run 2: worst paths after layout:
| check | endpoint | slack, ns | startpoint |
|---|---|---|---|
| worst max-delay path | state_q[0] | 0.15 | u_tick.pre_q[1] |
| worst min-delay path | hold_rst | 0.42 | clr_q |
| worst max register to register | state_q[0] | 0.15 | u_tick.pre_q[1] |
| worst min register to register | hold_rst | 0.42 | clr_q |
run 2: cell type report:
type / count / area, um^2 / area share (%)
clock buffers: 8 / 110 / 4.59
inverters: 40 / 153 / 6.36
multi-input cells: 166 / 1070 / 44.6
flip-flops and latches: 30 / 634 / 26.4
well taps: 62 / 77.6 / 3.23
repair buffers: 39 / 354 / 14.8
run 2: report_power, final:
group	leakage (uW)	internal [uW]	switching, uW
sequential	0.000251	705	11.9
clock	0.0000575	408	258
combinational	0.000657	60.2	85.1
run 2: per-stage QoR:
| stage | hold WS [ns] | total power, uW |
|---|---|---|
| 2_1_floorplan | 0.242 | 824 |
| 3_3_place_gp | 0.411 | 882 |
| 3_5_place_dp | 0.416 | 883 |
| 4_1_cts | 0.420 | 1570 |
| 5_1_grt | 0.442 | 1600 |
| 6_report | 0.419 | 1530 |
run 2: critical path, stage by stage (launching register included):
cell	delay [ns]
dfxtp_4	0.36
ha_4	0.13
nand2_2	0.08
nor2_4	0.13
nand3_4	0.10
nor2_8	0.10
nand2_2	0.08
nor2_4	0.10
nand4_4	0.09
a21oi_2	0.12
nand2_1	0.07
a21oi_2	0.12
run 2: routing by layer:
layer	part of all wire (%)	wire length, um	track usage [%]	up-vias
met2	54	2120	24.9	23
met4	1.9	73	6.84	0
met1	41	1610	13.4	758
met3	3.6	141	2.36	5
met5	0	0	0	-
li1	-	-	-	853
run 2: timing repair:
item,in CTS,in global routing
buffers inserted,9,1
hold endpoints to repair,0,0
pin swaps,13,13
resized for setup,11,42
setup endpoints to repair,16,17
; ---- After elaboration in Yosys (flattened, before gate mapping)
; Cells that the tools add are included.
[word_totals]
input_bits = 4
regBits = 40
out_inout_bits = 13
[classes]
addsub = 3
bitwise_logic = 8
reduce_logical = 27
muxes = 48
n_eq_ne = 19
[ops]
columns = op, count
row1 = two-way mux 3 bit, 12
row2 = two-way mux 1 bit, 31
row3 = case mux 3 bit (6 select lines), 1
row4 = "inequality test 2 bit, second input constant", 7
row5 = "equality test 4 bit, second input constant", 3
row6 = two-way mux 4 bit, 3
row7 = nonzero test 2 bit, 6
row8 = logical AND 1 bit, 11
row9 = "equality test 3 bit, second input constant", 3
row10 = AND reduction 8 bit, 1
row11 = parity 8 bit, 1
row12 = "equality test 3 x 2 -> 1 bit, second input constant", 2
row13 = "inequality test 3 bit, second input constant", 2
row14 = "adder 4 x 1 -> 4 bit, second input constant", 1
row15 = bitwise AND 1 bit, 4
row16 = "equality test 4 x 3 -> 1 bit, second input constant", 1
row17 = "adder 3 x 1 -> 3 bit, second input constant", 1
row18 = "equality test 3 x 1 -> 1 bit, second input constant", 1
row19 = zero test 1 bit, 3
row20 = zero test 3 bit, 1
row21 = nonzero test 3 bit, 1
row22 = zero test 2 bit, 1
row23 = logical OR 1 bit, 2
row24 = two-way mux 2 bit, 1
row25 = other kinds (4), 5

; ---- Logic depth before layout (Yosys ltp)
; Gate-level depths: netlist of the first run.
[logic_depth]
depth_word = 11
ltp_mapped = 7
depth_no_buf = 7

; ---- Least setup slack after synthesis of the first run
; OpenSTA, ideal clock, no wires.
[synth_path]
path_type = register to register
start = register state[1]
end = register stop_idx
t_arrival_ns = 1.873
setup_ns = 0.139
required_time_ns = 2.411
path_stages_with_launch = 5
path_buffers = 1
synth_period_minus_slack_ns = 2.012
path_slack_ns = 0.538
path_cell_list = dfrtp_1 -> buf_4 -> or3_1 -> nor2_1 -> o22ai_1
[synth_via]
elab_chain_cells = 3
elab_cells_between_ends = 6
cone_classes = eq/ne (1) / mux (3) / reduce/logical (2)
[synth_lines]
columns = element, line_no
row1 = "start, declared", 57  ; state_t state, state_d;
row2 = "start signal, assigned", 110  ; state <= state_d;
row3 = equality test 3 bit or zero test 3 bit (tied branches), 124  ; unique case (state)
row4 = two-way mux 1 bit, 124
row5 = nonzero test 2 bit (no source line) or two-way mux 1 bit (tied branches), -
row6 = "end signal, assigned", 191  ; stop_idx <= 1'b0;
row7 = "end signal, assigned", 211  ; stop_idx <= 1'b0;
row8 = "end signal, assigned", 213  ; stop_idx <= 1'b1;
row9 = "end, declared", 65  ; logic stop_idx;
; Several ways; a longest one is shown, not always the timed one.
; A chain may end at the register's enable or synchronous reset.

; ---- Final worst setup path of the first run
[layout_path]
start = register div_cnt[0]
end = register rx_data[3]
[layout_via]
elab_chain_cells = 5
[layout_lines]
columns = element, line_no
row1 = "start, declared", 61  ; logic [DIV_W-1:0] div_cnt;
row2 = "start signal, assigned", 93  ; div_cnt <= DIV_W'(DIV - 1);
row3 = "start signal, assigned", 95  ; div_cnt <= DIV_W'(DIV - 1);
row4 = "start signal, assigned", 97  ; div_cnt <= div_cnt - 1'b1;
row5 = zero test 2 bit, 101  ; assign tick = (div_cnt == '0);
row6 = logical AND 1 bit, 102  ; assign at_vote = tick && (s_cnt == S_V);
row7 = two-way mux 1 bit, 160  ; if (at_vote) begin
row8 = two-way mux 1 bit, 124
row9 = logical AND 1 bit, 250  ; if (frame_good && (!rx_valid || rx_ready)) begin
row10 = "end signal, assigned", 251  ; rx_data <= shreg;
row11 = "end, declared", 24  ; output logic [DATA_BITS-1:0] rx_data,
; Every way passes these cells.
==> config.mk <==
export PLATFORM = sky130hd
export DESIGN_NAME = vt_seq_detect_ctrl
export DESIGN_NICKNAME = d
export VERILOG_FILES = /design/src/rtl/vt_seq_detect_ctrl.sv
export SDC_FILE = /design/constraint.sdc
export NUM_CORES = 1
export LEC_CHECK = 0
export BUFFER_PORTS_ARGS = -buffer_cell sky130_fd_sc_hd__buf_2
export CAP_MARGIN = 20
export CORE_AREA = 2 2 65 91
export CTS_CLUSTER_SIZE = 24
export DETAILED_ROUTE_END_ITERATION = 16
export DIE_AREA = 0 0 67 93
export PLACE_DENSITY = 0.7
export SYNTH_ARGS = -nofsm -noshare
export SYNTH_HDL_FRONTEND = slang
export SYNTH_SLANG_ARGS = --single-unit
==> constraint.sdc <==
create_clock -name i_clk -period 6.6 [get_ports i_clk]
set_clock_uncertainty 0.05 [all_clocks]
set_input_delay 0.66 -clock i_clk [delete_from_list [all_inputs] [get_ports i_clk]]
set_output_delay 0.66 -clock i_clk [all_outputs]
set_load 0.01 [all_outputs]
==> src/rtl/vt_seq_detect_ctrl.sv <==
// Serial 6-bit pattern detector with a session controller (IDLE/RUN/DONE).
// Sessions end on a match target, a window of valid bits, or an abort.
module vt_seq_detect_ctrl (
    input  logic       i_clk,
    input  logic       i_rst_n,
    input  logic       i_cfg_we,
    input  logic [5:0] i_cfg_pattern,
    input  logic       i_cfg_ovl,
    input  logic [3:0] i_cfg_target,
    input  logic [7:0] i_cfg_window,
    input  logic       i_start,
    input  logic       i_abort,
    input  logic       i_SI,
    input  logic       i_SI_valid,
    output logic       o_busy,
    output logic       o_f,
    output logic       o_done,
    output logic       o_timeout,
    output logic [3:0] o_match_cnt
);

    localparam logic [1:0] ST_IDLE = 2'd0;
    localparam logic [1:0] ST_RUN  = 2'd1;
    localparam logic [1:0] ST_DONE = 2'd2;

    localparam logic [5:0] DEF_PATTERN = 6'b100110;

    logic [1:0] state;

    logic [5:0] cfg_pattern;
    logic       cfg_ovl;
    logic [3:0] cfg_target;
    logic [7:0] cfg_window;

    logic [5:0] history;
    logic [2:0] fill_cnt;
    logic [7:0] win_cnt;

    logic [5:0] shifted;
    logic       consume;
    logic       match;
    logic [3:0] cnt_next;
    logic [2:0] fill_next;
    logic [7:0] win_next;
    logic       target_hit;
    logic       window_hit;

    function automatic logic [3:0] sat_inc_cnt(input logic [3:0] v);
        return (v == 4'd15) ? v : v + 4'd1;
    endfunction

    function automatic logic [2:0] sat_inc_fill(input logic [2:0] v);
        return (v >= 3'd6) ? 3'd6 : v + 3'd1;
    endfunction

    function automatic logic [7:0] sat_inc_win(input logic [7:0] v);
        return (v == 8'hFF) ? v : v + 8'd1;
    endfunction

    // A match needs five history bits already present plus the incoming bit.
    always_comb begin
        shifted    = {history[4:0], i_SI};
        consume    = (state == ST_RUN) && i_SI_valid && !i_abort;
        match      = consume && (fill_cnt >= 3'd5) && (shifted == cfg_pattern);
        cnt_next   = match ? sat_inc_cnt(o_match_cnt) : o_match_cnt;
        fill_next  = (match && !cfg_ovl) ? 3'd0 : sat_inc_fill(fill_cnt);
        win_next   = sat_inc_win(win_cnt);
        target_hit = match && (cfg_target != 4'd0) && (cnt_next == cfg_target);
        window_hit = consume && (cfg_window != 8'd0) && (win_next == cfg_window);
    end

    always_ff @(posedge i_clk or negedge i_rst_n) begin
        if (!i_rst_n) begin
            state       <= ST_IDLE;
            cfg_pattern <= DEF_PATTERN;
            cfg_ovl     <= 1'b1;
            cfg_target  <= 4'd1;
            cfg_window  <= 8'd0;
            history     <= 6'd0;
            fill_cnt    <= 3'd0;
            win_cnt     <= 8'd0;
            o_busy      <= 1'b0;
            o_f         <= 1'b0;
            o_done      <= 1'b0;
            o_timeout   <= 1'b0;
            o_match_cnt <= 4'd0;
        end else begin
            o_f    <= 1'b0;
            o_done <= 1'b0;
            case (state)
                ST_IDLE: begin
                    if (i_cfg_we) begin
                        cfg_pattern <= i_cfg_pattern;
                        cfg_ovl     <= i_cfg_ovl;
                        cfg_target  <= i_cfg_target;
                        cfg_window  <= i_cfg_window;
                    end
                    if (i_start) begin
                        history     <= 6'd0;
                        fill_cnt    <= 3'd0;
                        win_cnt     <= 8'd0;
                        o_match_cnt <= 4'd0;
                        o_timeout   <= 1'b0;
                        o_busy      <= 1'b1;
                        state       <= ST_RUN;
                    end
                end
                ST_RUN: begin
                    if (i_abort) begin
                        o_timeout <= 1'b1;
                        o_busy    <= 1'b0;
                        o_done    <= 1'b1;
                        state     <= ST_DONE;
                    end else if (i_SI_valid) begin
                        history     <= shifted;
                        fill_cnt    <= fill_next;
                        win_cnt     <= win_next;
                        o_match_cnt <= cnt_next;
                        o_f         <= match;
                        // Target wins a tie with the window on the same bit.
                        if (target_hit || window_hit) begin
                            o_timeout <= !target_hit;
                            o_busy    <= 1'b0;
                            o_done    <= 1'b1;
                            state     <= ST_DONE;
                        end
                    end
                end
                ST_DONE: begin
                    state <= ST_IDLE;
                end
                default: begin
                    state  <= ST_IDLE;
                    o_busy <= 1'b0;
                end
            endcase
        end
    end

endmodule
————————
**Description of the task**
Line count for "included": give the number of lines in the data above that include it, and nothing else.

**Solution for this task**
2